29.09.2011, 19:29

Denise Bergert

Gerücht

RIM könnte Tablet-Produktion komplett einstellen

©RIM

Die schlechten Verkaufszahlen des PlayBook könnten Hersteller Research in Motion (RIM) bei seiner Tablet-Sparte zum Umdenken zwingen.
RIMs Einstieg in den Tablet-Markt war nicht von Erfolg gekrönt. Der vermeintliche iPad-Konkurrent PlayBook liegt wie Blei in den Regalen, was wiederum bei OEM-Produzent Quanta Computer in der vergangenen Woche zu einer Entlassungswelle führte. Als Reaktion auf die schwache Nachfrage muss der Konzern die PlayBook-Produktion massiv zurückfahren. Der Tablet-Flop könnte jedoch auch für RIM weitreichende Konsequenzen haben.
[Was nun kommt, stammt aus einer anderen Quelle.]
--- src/rtl/sram_arb_if.sv ---
// Request/response bundle for the two requesters of sram_arb_ctrl:
// P0 (instruction fetch) and P1 (load/store).
interface sram_arb_if #(
    parameter int ADDR_W   = 15,
    parameter int DATA_W   = 32,
    parameter int NUM_BYTE = 4
) ();
    logic                p0_req_valid;
    logic                p0_req_ready;
    logic                p0_req_we;
    logic [NUM_BYTE-1:0] p0_req_be;
    logic [ADDR_W-1:0]   p0_req_addr;
    logic [DATA_W-1:0]   p0_req_wdata;
    logic                p0_rsp_valid;
    logic [DATA_W-1:0]   p0_rsp_rdata;

    logic                p1_req_valid;
    logic                p1_req_ready;
    logic                p1_req_we;
    logic [NUM_BYTE-1:0] p1_req_be;
    logic [ADDR_W-1:0]   p1_req_addr;
    logic [DATA_W-1:0]   p1_req_wdata;
    logic                p1_rsp_valid;
    logic [DATA_W-1:0]   p1_rsp_rdata;

    modport master (
        output p0_req_valid, p0_req_we, p0_req_be, p0_req_addr, p0_req_wdata,
        input  p0_req_ready, p0_rsp_valid, p0_rsp_rdata,
        output p1_req_valid, p1_req_we, p1_req_be, p1_req_addr, p1_req_wdata,
        input  p1_req_ready, p1_rsp_valid, p1_rsp_rdata
    );

    modport slave (
        input  p0_req_valid, p0_req_we, p0_req_be, p0_req_addr, p0_req_wdata,
        output p0_req_ready, p0_rsp_valid, p0_rsp_rdata,
        input  p1_req_valid, p1_req_we, p1_req_be, p1_req_addr, p1_req_wdata,
        output p1_req_ready, p1_rsp_valid, p1_rsp_rdata
    );
endinterface

--- src/rtl/sram_arb_ctrl.sv ---
// Round-robin two-port arbiter and registered pin sequencer for the TS1DA32KX32 SRAM macro.
// Define SRAM_ARB_SCRUB_EN to zero-fill the array after every reset before serving requests.
module sram_arb_ctrl #(
    parameter int ADDR_W   = 15,
    parameter int DATA_W   = 32,
    parameter int NUM_BYTE = 4,
    parameter int DEPTH    = 32768
) (
    input  logic                clk,
    input  logic                rst_n,
    sram_arb_if.slave           bus,
    output logic [ADDR_W-1:0]   sram_a,
    output logic                sram_ceb,
    output logic                sram_oeb,
    output logic                sram_gweb,
    output logic                sram_bweb,
    output logic [NUM_BYTE-1:0] sram_bwb,
    output logic [DATA_W-1:0]   sram_din,
    input  logic [DATA_W-1:0]   sram_dout,
    output logic                init_done
);
    localparam logic [NUM_BYTE-1:0] BWB_NONE  = '1;
    localparam logic [ADDR_W-1:0]   LAST_ADDR = ADDR_W'(DEPTH - 1);

    // {ceb, gweb, bweb, bwb} for an accepted request
    function automatic logic [NUM_BYTE+2:0] pin_ctrl(input logic we, input logic [NUM_BYTE-1:0] be);
        if (!we)           return {3'b011, BWB_NONE};
        else if (be == '0) return {3'b111, BWB_NONE};
        else if (&be)      return {3'b001, BWB_NONE};
        else               return {3'b010, ~be};
    endfunction

    logic                run;
    logic                scrub_wr;
    logic [ADDR_W-1:0]   scrub_addr;
    logic                ptr_q;
    logic                gnt0, gnt1, acc;
    logic                sel_we;
    logic [NUM_BYTE-1:0] sel_be;
    logic [ADDR_W-1:0]   sel_addr;
    logic [DATA_W-1:0]   sel_wdata;
    logic                vld_p0, port_p0, rd_p0;
    logic                vld_p1, port_p1, rd_p1;

`ifdef SRAM_ARB_SCRUB_EN
    typedef enum logic {SCRUB, RUN} state_t;
    state_t            state_q, state_d;
    logic [ADDR_W-1:0] scrub_cnt_q;

    always_ff @(posedge clk or negedge rst_n) begin
        if (!rst_n) begin
            state_q     <= SCRUB;
            scrub_cnt_q <= '0;
        end else begin
            state_q <= state_d;
            if (state_q == SCRUB) scrub_cnt_q <= scrub_cnt_q + 1'b1;
        end
    end

    always_comb begin
        state_d  = state_q;
        scrub_wr = 1'b0;
        if (state_q == SCRUB) begin
            scrub_wr = 1'b1;
            if (scrub_cnt_q == LAST_ADDR) state_d = RUN;
        end
    end

    assign scrub_addr = scrub_cnt_q;
    assign run        = (state_q == RUN);
`else
    logic run_q;

    always_ff @(posedge clk or negedge rst_n) begin
        if (!rst_n) run_q <= 1'b0;
        else        run_q <= 1'b1;
    end

    assign scrub_wr   = 1'b0;
    assign scrub_addr = LAST_ADDR & '0;
    assign run        = run_q;
`endif

    assign init_done = run;

    // Grant depends only on the valids and the pointer, never on the payload
    always_comb begin
        gnt0             = bus.p0_req_valid & (~bus.p1_req_valid | ~ptr_q);
        gnt1             = bus.p1_req_valid & (~bus.p0_req_valid |  ptr_q);
        bus.p0_req_ready = run & gnt0;
        bus.p1_req_ready = run & gnt1;
        acc              = bus.p0_req_ready | bus.p1_req_ready;
        sel_we           = bus.p1_req_ready ? bus.p1_req_we    : bus.p0_req_we;
        sel_be           = bus.p1_req_ready ? bus.p1_req_be    : bus.p0_req_be;
        sel_addr         = bus.p1_req_ready ? bus.p1_req_addr  : bus.p0_req_addr;
        sel_wdata        = bus.p1_req_ready ? bus.p1_req_wdata : bus.p0_req_wdata;
    end

    always_ff @(posedge clk or negedge rst_n) begin
        if (!rst_n)   ptr_q <= 1'b0;
        else if (acc) ptr_q <= bus.p0_req_ready;
    end

    // Stage p0: macro pins and tag registered on acceptance
    always_ff @(posedge clk or negedge rst_n) begin
        if (!rst_n) begin
            sram_a   <= '0;
            sram_din <= '0;
            sram_oeb <= 1'b1;
            {sram_ceb, sram_gweb, sram_bweb, sram_bwb} <= {3'b111, BWB_NONE};
        end else begin
            sram_oeb <= 1'b0;
            if (scrub_wr) begin
                sram_a   <= scrub_addr;
                sram_din <= '0;
                {sram_ceb, sram_gweb, sram_bweb, sram_bwb} <= {3'b001, BWB_NONE};
            end else if (acc) begin
                sram_a   <= sel_addr;
                sram_din <= sel_wdata;
                {sram_ceb, sram_gweb, sram_bweb, sram_bwb} <= pin_ctrl(sel_we, sel_be);
            end else begin
                {sram_ceb, sram_gweb, sram_bweb, sram_bwb} <= {3'b111, BWB_NONE};
            end
        end
    end

    // Stage p1: tag follows the macro sampling edge; response captured from DOUT one edge later
    always_ff @(posedge clk or negedge rst_n) begin
        if (!rst_n) begin
            vld_p0           <= 1'b0;
            port_p0          <= 1'b0;
            rd_p0            <= 1'b0;
            vld_p1           <= 1'b0;
            port_p1          <= 1'b0;
            rd_p1            <= 1'b0;
            bus.p0_rsp_valid <= 1'b0;
            bus.p1_rsp_valid <= 1'b0;
            bus.p0_rsp_rdata <= '0;
            bus.p1_rsp_rdata <= '0;
        end else begin
            vld_p0           <= acc;
            port_p0          <= bus.p1_req_ready;
            rd_p0            <= ~sel_we;
            vld_p1           <= vld_p0;
            port_p1          <= port_p0;
            rd_p1            <= rd_p0;
            bus.p0_rsp_valid <= vld_p1 & ~port_p1;
            bus.p1_rsp_valid <= vld_p1 &  port_p1;
            if (vld_p1 & ~port_p1) bus.p0_rsp_rdata <= rd_p1 ? sram_dout : '0;
            if (vld_p1 &  port_p1) bus.p1_rsp_rdata <= rd_p1 ? sram_dout : '0;
        end
    end
endmodule
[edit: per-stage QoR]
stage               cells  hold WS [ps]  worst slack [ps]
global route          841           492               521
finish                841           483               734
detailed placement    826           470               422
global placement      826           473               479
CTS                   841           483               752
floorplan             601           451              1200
`config.mk`:
```
export PLATFORM = sky130hd
export DESIGN_NAME = sipo
export DESIGN_NICKNAME = d
export VERILOG_FILES = /design/src/rtl/sipo_pkg.sv /design/src/rtl/sipo.sv
export SDC_FILE = /design/constraint.sdc
export NUM_CORES = 1
export LEC_CHECK = 0
export CAP_MARGIN = 15
export CORE_MARGIN = 10
export CORE_UTILIZATION = 40
export CTS_CLUSTER_DIAMETER = 40
export DETAILED_ROUTE_END_ITERATION = 10
export PLACE_DENSITY = 0.74
export SYNTH_ARGS = -nofsm -noshare
export SYNTH_HDL_FRONTEND = slang
export SYNTH_SLANG_ARGS = --single-unit
```
`constraint.sdc`:
```
create_clock -name clk_i -period 1.95 [get_ports clk_i]
set_input_delay 0.39 -clock clk_i [delete_from_list [all_inputs] [get_ports clk_i]]
set_output_delay 0.39 -clock clk_i [all_outputs]
set_load 0.02 [all_outputs]
```
`src/rtl/sipo_pkg.sv`:
```
// Shared constants for the serialiser/deserialiser pair.
// Both ends use these same bit-order encodings.
package sipo_pkg;

  localparam bit BitOrderLsb = 1'b0;
  localparam bit BitOrderMsb = 1'b1;

endpackage

```
`src/rtl/sipo.sv`:
```
// Serial-in, parallel-out deserialiser.
// Assembles gated serial bits into Width-bit words behind a one-entry valid/ready register.
module sipo
  import sipo_pkg::*;
#(
  parameter int unsigned Width    = 8,
  parameter bit          MsbFirst = BitOrderLsb
) (
  input  logic             clk_i,
  input  logic             rst_ni,
  input  logic             sync_i,
  input  logic             ser_i,
  input  logic             ser_valid_i,
  output logic [Width-1:0] dout_o,
  output logic             dout_valid_o,
  input  logic             dout_ready_i,
  output logic             overrun_o
);

  localparam int unsigned CntW = $clog2(Width);
  localparam logic [CntW-1:0] CntLast = CntW'(Width - 1);

  logic [Width-1:0] sh_q, sh_d, sh_shifted;
  logic [CntW-1:0]  cnt_q, cnt_d;
  logic [Width-1:0] dout_q, dout_d;
  logic             dout_valid_q, dout_valid_d;
  logic             overrun_q, overrun_d;
  logic             complete, consume;

  assign sh_shifted = (MsbFirst == BitOrderMsb) ? {sh_q[Width-2:0], ser_i}
                                                : {ser_i, sh_q[Width-1:1]};

  // sync suppresses completion: a realigned stream never emits the partial word.
  assign complete = ser_valid_i && (cnt_q == CntLast) && !sync_i;
  assign consume  = dout_valid_q && dout_ready_i;

  always_comb begin
    sh_d  = sh_q;
    cnt_d = cnt_q;
    if (ser_valid_i) begin
      sh_d  = sh_shifted;
      cnt_d = (cnt_q == CntLast) ? '0 : cnt_q + CntW'(1);
    end
    if (sync_i) begin
      cnt_d = ser_valid_i ? CntW'(1) : '0;
    end
  end

  always_comb begin
    dout_d       = dout_q;
    dout_valid_d = dout_valid_q;
    overrun_d    = overrun_q;
    if (complete && (!dout_valid_q || consume)) begin
      dout_d       = sh_shifted;
      dout_valid_d = 1'b1;
    end else if (complete) begin
      overrun_d = 1'b1;
    end else if (consume) begin
      dout_valid_d = 1'b0;
    end
    if (sync_i) begin
      overrun_d = 1'b0;
    end
  end

  always_ff @(posedge clk_i or negedge rst_ni) begin
    if (!rst_ni) begin
      sh_q         <= '0;
      cnt_q        <= '0;
      dout_q       <= '0;
      dout_valid_q <= 1'b0;
      overrun_q    <= 1'b0;
    end else begin
      sh_q         <= sh_d;
      cnt_q        <= cnt_d;
      dout_q       <= dout_d;
      dout_valid_q <= dout_valid_d;
      overrun_q    <= overrun_d;
    end
  end

  assign dout_o       = dout_q;
  assign dout_valid_o = dout_valid_q;
  assign overrun_o    = overrun_q;

endmodule

```
==> reports/results.env <==
RUN_STATUS='finished clean'
SLEW_HEADROOM=0.7154
OVERFLOW=0
DRV_SLEW=0
ROUTED-VIA-COUNT=481
STARTING_DENSITY=0.4124
WORST_MIN_PATH_CLASS='input port to async pin'
FINAL_CORE_UTILIZATION=0.5290
CLOCK_BUFFER_COUNT_FROM_CTS=3
HOLD_SLACK_PS=415.6
SYNTH_AREA_UM2=800.8
MIN_PERIOD_OVER_PERIOD=0.8854
CTS_HOLD_REPAIR.BUFFERS=0
TIMING.RR.START='cnt_q[0]$_DFFE_PN0P_'
POSTCTSSETUPREPAIRBUFS=0
DESTINATION_OF_THE_CRITICAL_TIMING_PATH='dout_o[6]$_DFFE_PN0P_'
CTS.SINKS=20
SETUP.WORST_PATH.START='cnt_q[0]$_DFFE_PN0P_'
GRTUSAGEMET3=0.03265
FILLER_CELL_COUNT=178
CRITICAL_PATH.ENDPOINT_TYPE='register'
TOTALPOWERFINAL_W=0.0007695
SYNTH-SEQ-CELLS=20
CLOCK_TREE.ROOT_CELL='sky130_fd_sc_hd__clkbuf_4'
DRIVE_ABOVE_1_SHARE=0.3067
TRITONCTS='yes'
DETAIL_ROUTE.WIRELENGTH_UM=1356
SYNTHESIZED_NETLIST_CELL_COUNT=55
HTREEDEPTH=1
POST_CTS_RESIZE_COUNT=0
FINALWEIGHTEDCONGESTION=0.6425
SETUP_VIOL_COUNT_FINAL=0
FP.DIEH_UM=64.74
CELLPOWERDENSITY_nW_PER_UM2=749.1
GRTUSAGETOTAL=0.07239
N_ANTENNA_CELL=0
TIMING.FMAX_MHz=579.2
CLOCK-SKEW-FINAL_PS=5.041
GRT_START_MAX_NET_PINS=21
CRIT-REG2REG-CAPTURE='dout_o[6]$_DFFE_PN0P_'
MULTI_INPUT_COMB_AREA_UM2=290.3
POST_LAYOUT_NONFILLER_INSTANCES=102
ANTENNA_FOUND_INITIAL=0
FIN_TNS_SETUP_PS=0
SEQCELLAREA_UM2=500.5
GRT_FIRST_PASS_WIRELENGTH_UM=2366
DRT-VIAS-PER-INSTANCE=4.716
WORST-SLEW-PIN-TRANSITION_PS=425.5
MET2_USAGE=0.09729
GR-MAX-USAGE-LAYER='met2'
RSZ0062_AT_GRT='no'
DETAILED_PLACE_HPWL_UM=976
CLOCK_INSERTION_DELAY_WORST_SKEW_PS=300
IO_BUFFERS=15
MOST_FREQUENT_CELLS_IN_THE_LAYOUT='sky130_fd_sc_hd__dfrtp_1, sky130_fd_sc_hd__mux2_2, sky130_fd_sc_hd__clkdlybuf4s50_1, sky130_fd_sc_hd__nor2_1, sky130_fd_sc_hd__buf_4'
SYNTHDISTINCTLIBCELLS=16
SYNTH-WARNING-COUNT=0
PLACED_CELLS_INCL_TAPS=99
ROUTE.ANTENNA.REMAINING_NETS=0
FIN_NETS=85
SEQUENTIAL_TO_TOTAL_AREA_SHARE_FROM_YOSYS_STAT=0.6250
DIE_X_UM=64.74
CLK_PATH_BUF_DEPTH=2
POST_DRT_WL_PER_CELL_UM=13.29
LAYOUT_MIN_CYCLE_TIME_PS=1727
MOSTFREQUENTLAYOUTCELL='sky130_fd_sc_hd__dfrtp_1'
TIMING.CRITICAL_PATH.ARRIVAL_PS=1920
CRIT_PATH_START_KIND='register'
VIA_COUNT_OF_THE_FIRST_GLOBAL_ROUTING_PASS=518
DRT-PASS1-ITER-COUNT=2
MAX_CAP_VIOLATIONS=0
AREAGROWTHSYNTHTOFINISH_PCT=28.28
CELLLEAKAGEPOWER_nW=0.4706
GRT.MET1_USAGE=0.09045
DR.FIRST_ITER.DRC_COUNT=6
FINALHOLDVIOLATIONS=0
WORSTPATHREQUIRED_PS=2140
DESIGN.DIE.AREA_UM2=4191
DESIGN.CORE.AREA_UM2=1942
TOP_LEVEL_PORTS=16
TIMING_WORST_SETUP_PATH_TYPE='register to register'
SYN_NETS=63
CLKTRANSATPATHREGS_PS=100
ROW_COUNT=16
REGTOREGSETUPSLACK_PS=220
WORST-PATH-MAX-FANOUT=8
DRC=0
MAX-VDD-IR-DROP_V=0.0004048
SYNTH.AVG_CELL_AREA_UM2=14.56
R2R_CELLS=5
[src/rtl/alu_share_arbiter.sv]
// Round-robin arbiter sharing one combinational ALU between two requesters.
// Operands are registered before the ALU; the result is held until the winner consumes it.
module alu_share_arbiter #(
    parameter int WIDTH = 32,
    parameter int OPW   = 4
) (
    input  logic             clk,
    input  logic             reset,

    input  logic             req0_valid,
    output logic             req0_ready,
    input  logic [WIDTH-1:0] req0_in1,
    input  logic [WIDTH-1:0] req0_in2,
    input  logic [OPW-1:0]   req0_op,

    input  logic             req1_valid,
    output logic             req1_ready,
    input  logic [WIDTH-1:0] req1_in1,
    input  logic [WIDTH-1:0] req1_in2,
    input  logic [OPW-1:0]   req1_op,

    output logic             resp0_valid,
    input  logic             resp0_ready,
    output logic             resp1_valid,
    input  logic             resp1_ready,
    output logic [WIDTH-1:0] resp_out,
    output logic             resp_zero,

    output logic [WIDTH-1:0] alu_in1,
    output logic [WIDTH-1:0] alu_in2,
    output logic [OPW-1:0]   alu_op,
    input  logic [WIDTH-1:0] alu_out,
    input  logic             alu_zero,

    output logic             busy
);

    typedef enum logic [1:0] {
        IDLE = 2'd0,
        EXEC = 2'd1,
        RESP = 2'd2
    } state_t;

    state_t           state_reg;
    state_t           state_next;
    logic [WIDTH-1:0] in1_reg;
    logic [WIDTH-1:0] in2_reg;
    logic [OPW-1:0]   op_reg;
    logic [WIDTH-1:0] resp_out_reg;
    logic             resp_zero_reg;
    logic             grant_reg;
    logic             last_grant_reg;

    logic             winner;
    logic             accept;

    // With both requesting, the one not served last wins; otherwise the sole requester.
    always_comb begin
        if (req0_valid && req1_valid) begin
            winner = ~last_grant_reg;
        end else begin
            winner = req1_valid;
        end
    end

    always_comb begin
        state_next  = state_reg;
        req0_ready  = 1'b0;
        req1_ready  = 1'b0;
        resp0_valid = 1'b0;
        resp1_valid = 1'b0;
        accept      = 1'b0;
        case (state_reg)
            IDLE: begin
                // Handshakes are suppressed while reset is held so nothing appears accepted.
                req0_ready = reset && req0_valid && !winner;
                req1_ready = reset && req1_valid && winner;
                accept     = req0_ready || req1_ready;
                if (accept) begin
                    state_next = EXEC;
                end
            end
            EXEC: begin
                state_next = RESP;
            end
            RESP: begin
                resp0_valid = reset && !grant_reg;
                resp1_valid = reset && grant_reg;
                if (grant_reg ? resp1_ready : resp0_ready) begin
                    state_next = IDLE;
                end
            end
            default: begin
                state_next = IDLE;
            end
        endcase
    end

    always_ff @(posedge clk) begin
        if (!reset) begin
            state_reg      <= IDLE;
            in1_reg        <= '0;
            in2_reg        <= '0;
            op_reg         <= '0;
            resp_out_reg   <= '0;
            resp_zero_reg  <= 1'b0;
            grant_reg      <= 1'b0;
            last_grant_reg <= 1'b1;
        end else begin
            state_reg <= state_next;
            if (accept) begin
                in1_reg        <= winner ? req1_in1 : req0_in1;
                in2_reg        <= winner ? req1_in2 : req0_in2;
                op_reg         <= winner ? req1_op  : req0_op;
                grant_reg      <= winner;
                last_grant_reg <= winner;
            end
            if (state_reg == EXEC) begin
                resp_out_reg  <= alu_out;
                resp_zero_reg <= alu_zero;
            end
        end
    end

    assign alu_in1   = in1_reg;
    assign alu_in2   = in2_reg;
    assign alu_op    = op_reg;
    assign resp_out  = resp_out_reg;
    assign resp_zero = resp_zero_reg;
    assign busy      = (state_reg != IDLE);

endmodule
So vermutet John Vinh, Analyst bei Collins Stewart, dass RIM die PlayBook-Produktion auf Eis legen und Pläne für zukünftige Tablet-PCs einstampfen könnte. RIM und Quanta beharren zwar noch darauf, dass die PlayBook-Produktion lediglich heruntergefahren wurde, laut Vinh deuten jedoch mehrere Faktoren darauf hin, dass die Fließbänder derzeit ganz stillstehen. Es bleibt abzuwarten, ob sich RIM gänzlich aus dem Tablet-Markt zurückziehen wird, oder mit einem neuen Modell einen weiteren Vorstoß wagen wird.
Die PlayBook-Verkaufszahlen sanken im zweiten Quartal 2011 von einer halben Million auf knapp 200.000 Exemplare. Als Gegenmaßnahme wurde der Preis für das Gerät in dieser Woche um 200 US-Dollar gesenkt. Die Ankündigung von Amazons Billig-Tablet Kindle Fire dürfte bei RIM nun jedoch für erneute Schweißausbrüche sorgen.